Gentrification Sub-session 1-1:
Gentrification and Statehood

The impact of public policies on the dynamics and patterns of gentrification has received increasing attention throughout the recent years. Yet, while it is generally acknowledged that the different institutional contexts have the potential to significantly “limit, alter, or impede gentrification” (Porter and Shaw 2009), the variegated geography of statehood have remained an under-explored issue in gentrification studies. In contrast with studies on “worlds of welfare capitalism” (Esping-Andersen 1990), on “housing systems” (Kemeny 1995 and 2005) or on “varieties of residential capitalism” (Schwarz and Seabrooke 2008), gentrification studies have been marked by a focus on the local (neighbourhood scale in particular) and hardly examined how different patterns of urban upgrading, redevelopment and displacement interplay with different variants of statehood. Divergent trajectories of institutionalizing property relations, tenure relations, and historico-geographical formulations of social justice concepts across the globe have thus remained out of sight. The shortfall extends to the examination of the role of the state and different constellations of private and public actors in producing gentrification.

This session aims to address this gap and invigorate the study of the relationship between gentrification and statehood. It calls for papers which study how reinvestment and displacement function in different institutional contexts, taking into consideration the political economic contexts that bring together divergent state and non-state actors. Both empirical and theoretical contributions are welcome.

Keywords: gentrification, statehood, institutionalisation, socio-political relations

Organisers and their Contact Details:

Dr. Matthias Bernt
Leibniz Institute for Research on Society and Space (IRS). Email: matthias.bernt@leibniz-irs.de

Dr. Hyun Bang Shin
Department of Geography and Environment, London School of Economics and Political Science. Email: h.b.shin@lse.ac.uk


 

Gentrification Sub-session 1-2:
Gentrification as Method

Proposed for the RC21 CONFERENCE 2017 “Rethinking Urban Global Justice”

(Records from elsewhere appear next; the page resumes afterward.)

<file path="flow/run.sh">
#!/bin/bash
# OpenROAD 26Q1-2900-gdf79404cd8, Yosys 0.63+post, stock flow scripts
make -C /OpenROAD-flow-scripts/flow DESIGN_CONFIG=/design/flow/config.mk WORK_HOME=/design/flow/orfs finish
</file>
<file path="flow/config.mk">
export PLATFORM = sky130hd
export DESIGN_NAME = CLA_N_Bit
export DESIGN_NICKNAME = CLA_N_Bit
export VERILOG_FILES = /design/flow/design.v
export SDC_FILE = /design/flow/constraint.sdc
export NUM_CORES = 4
export LEC_CHECK = 1
export CORE_AREA = 10 10 132 132
export DIE_AREA = 0 0 142 142
</file>
<file path="flow/constraint.sdc">
current_design CLA_N_Bit

set clk_period 38.2
set clk_io_pct 0.2

create_clock -name clk0 -period $clk_period

set non_clock_inputs [all_inputs -no_clocks]
set_input_delay [expr $clk_period * $clk_io_pct] -clock clk0 $non_clock_inputs
set_output_delay [expr $clk_period * $clk_io_pct] -clock clk0 [all_outputs]
</file>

Gentrification is one of the few analytical frameworks in urban studies which ‘provides a critical edge and some theoretical coherence to physical and social change incorporating eviction, displacement, demolition and redevelopment” (Ley and Teo, 2014). Nevertheless, increasingly in recent years, it has also been subject to negation, deemed inapplicable outside the global North. It is sometimes argued that gentrification prohibits the possibility of multiple narratives of displacement and eviction. However, is this discussion an appropriate and justifiable way of advancing our production of knowledge? Instead of becoming ensnared in categorical debates on definitions of gentrification and its conceptualisation across space, the session aims to locate “gentrification as part of multiple urban processes at work” (Shin, Lees and López-Morales, 2016), understanding the working of gentrification and other urban processes from the perspective of relational and hierarchical space. Papers presented to this session are to engage with, or be related to, the following questions:

  • What does the use of a particular geographical scale mean for gentrification studies?
  • How does gentrification reconcile itself with other analytical frameworks (e.g. accumulation by dispossession, segregation)?
  • Where does ‘concept stretch’ come into play with gentrification?
  • Are we homogenising space to an extreme when discussing issues of displacement, dispossession and accumulation in terms of gentrification?
  • How do we create a healthier and more productive dialogue between gentrification and non-gentrification researchers, both of whom aim to attain social justice?
  • How can gentrification researchers best overcome the principal methodological problems they face?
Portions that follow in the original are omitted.